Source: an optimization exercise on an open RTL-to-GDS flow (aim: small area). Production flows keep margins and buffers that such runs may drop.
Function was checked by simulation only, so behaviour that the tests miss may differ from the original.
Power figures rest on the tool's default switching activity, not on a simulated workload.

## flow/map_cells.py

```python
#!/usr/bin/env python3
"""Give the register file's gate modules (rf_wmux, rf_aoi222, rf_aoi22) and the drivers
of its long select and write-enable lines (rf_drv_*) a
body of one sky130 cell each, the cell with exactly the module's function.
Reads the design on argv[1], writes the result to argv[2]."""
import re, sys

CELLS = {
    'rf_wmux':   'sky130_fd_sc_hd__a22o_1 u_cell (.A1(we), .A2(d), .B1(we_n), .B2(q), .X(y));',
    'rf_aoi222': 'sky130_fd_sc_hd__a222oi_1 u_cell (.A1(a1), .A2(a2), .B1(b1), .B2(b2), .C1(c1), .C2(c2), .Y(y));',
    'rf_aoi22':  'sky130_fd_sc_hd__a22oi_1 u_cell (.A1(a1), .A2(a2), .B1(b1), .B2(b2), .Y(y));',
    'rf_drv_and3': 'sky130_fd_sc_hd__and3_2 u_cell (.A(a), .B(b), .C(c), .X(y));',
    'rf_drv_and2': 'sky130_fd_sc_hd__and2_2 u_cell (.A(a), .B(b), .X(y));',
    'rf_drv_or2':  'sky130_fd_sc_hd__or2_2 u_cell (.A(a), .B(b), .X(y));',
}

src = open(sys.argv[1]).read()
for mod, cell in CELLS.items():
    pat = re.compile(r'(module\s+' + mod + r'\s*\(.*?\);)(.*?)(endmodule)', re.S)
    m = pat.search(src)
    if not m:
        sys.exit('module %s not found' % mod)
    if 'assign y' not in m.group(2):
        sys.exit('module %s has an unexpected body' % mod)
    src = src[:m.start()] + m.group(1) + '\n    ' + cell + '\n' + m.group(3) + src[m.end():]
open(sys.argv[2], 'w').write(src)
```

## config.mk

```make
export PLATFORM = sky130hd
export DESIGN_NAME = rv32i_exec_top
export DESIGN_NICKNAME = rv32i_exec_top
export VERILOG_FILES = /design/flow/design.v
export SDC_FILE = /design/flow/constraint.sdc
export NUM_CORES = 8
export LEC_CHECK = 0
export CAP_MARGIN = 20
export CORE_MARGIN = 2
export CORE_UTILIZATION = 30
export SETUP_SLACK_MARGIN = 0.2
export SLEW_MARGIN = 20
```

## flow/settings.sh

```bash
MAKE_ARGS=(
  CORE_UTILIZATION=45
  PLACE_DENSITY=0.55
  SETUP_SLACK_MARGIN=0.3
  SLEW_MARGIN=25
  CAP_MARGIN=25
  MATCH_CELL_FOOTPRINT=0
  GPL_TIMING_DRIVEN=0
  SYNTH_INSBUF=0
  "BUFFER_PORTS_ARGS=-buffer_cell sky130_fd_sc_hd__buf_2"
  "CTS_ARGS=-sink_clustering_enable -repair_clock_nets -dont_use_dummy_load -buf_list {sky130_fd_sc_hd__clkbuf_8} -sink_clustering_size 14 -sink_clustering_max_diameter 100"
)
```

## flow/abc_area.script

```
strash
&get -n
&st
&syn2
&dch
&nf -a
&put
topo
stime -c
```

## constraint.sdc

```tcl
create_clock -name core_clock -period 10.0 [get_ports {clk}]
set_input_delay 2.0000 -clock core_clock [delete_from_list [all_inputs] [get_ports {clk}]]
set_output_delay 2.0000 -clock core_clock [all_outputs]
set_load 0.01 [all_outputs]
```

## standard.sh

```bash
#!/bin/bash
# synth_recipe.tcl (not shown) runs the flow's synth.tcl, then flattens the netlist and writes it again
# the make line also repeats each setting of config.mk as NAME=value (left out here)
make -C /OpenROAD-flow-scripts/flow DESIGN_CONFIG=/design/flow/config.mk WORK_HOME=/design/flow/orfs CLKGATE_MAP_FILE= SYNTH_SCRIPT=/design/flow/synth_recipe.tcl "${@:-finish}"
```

==

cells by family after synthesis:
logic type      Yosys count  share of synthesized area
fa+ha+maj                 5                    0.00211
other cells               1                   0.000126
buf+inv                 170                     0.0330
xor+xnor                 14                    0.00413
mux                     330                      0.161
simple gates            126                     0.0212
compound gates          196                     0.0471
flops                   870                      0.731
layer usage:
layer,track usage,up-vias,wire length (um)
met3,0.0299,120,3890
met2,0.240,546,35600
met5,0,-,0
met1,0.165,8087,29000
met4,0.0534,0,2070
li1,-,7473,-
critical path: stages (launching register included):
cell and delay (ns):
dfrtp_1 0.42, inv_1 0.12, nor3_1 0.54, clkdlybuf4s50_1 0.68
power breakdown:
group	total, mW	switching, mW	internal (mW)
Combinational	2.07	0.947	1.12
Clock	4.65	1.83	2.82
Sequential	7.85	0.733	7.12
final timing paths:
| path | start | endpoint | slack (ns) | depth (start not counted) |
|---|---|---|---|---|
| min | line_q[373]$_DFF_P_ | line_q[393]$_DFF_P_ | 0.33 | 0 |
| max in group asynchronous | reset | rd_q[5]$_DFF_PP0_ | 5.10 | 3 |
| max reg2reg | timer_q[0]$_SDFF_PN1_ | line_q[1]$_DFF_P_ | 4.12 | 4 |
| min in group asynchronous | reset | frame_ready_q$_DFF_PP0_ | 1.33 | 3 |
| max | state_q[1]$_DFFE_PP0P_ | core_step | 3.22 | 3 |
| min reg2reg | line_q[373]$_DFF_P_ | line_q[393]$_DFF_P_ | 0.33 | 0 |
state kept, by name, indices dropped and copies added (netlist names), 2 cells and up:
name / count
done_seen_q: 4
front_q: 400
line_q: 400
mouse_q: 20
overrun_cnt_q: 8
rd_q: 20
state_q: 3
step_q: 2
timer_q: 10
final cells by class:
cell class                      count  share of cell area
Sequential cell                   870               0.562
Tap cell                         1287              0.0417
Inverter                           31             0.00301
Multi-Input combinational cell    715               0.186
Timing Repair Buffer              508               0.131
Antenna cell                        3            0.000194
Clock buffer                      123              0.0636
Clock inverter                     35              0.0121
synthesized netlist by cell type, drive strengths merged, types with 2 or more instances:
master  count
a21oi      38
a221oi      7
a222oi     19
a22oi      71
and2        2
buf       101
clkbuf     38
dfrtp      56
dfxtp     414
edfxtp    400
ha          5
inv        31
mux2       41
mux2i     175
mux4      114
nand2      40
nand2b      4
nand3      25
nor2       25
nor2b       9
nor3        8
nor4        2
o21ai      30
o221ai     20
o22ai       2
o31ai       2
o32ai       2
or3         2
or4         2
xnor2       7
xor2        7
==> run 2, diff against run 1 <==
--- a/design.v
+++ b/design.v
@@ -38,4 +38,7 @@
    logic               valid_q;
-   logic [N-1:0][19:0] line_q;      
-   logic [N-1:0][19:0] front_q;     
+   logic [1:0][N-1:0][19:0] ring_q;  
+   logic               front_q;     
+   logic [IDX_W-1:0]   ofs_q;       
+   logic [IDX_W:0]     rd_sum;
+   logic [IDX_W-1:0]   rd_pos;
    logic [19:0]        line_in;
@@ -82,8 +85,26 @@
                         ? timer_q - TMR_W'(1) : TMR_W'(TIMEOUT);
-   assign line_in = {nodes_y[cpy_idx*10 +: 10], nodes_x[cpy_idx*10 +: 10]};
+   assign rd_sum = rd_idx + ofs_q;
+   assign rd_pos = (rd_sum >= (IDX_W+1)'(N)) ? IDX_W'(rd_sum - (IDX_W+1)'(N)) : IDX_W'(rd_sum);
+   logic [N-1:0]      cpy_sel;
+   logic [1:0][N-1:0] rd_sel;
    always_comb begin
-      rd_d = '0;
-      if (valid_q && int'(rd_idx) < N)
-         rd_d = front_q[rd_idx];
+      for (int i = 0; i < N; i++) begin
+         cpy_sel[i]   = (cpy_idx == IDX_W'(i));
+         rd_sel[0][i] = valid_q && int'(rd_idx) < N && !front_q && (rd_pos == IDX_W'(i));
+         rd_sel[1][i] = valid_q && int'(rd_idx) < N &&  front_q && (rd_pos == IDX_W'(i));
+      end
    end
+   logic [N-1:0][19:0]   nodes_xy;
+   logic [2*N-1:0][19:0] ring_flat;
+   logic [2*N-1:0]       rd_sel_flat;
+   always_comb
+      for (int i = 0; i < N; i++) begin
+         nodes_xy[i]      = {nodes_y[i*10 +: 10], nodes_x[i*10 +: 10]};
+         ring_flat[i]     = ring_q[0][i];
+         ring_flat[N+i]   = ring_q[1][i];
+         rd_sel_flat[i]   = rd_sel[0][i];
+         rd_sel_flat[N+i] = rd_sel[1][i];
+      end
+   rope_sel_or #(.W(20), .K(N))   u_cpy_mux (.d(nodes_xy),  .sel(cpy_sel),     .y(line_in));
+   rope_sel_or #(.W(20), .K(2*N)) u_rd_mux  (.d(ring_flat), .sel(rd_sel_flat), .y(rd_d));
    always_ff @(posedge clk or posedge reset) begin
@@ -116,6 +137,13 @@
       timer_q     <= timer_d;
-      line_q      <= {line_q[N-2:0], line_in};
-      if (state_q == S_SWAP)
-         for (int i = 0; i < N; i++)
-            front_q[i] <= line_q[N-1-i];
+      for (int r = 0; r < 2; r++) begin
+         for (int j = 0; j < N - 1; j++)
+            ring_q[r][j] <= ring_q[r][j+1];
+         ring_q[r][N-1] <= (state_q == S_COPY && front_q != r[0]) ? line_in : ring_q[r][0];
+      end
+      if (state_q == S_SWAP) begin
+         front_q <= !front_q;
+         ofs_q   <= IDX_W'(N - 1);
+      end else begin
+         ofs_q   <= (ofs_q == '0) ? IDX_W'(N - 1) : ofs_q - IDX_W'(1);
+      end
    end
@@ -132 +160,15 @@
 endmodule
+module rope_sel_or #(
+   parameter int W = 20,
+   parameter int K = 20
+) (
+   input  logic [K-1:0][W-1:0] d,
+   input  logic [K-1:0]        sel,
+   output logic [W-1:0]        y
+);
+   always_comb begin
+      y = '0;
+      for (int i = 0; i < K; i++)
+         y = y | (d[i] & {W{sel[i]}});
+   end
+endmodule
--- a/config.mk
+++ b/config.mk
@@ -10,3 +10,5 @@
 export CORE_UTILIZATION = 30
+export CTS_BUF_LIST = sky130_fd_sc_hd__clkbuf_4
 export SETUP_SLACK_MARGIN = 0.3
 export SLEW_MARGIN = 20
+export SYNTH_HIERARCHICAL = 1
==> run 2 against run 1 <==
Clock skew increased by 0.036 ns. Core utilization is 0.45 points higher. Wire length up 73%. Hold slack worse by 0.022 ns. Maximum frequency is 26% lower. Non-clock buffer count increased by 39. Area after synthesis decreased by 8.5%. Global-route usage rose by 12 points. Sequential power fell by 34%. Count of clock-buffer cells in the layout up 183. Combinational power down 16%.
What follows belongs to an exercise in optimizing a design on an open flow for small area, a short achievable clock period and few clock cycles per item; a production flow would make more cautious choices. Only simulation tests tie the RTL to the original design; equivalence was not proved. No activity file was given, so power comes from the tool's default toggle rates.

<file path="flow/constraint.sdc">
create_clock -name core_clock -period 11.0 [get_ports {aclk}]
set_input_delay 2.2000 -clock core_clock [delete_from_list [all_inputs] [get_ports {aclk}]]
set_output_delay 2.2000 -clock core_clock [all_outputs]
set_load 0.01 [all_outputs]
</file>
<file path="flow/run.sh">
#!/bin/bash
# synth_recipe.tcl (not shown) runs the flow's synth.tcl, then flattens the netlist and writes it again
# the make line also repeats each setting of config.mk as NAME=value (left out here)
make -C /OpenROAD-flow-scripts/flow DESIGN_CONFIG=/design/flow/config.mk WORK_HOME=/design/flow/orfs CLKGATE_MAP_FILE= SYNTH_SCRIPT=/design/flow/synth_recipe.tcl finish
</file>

# [Task prompt]
Give back the records above exactly, limited to the lines between the one holding "met1,0.165,8087,29000" and the one holding "frame_ready_q$_DFF_PP0_ | 1.33 | 3 |", inclusive.

# [Solution]
met1,0.165,8087,29000
met4,0.0534,0,2070
li1,-,7473,-
critical path: stages (launching register included):
cell and delay (ns):
dfrtp_1 0.42, inv_1 0.12, nor3_1 0.54, clkdlybuf4s50_1 0.68
power breakdown:
group	total, mW	switching, mW	internal (mW)
Combinational	2.07	0.947	1.12
Clock	4.65	1.83	2.82
Sequential	7.85	0.733	7.12
final timing paths:
| path | start | endpoint | slack (ns) | depth (start not counted) |
|---|---|---|---|---|
| min | line_q[373]$_DFF_P_ | line_q[393]$_DFF_P_ | 0.33 | 0 |
| max in group asynchronous | reset | rd_q[5]$_DFF_PP0_ | 5.10 | 3 |
| max reg2reg | timer_q[0]$_SDFF_PN1_ | line_q[1]$_DFF_P_ | 4.12 | 4 |
| min in group asynchronous | reset | frame_ready_q$_DFF_PP0_ | 1.33 | 3 |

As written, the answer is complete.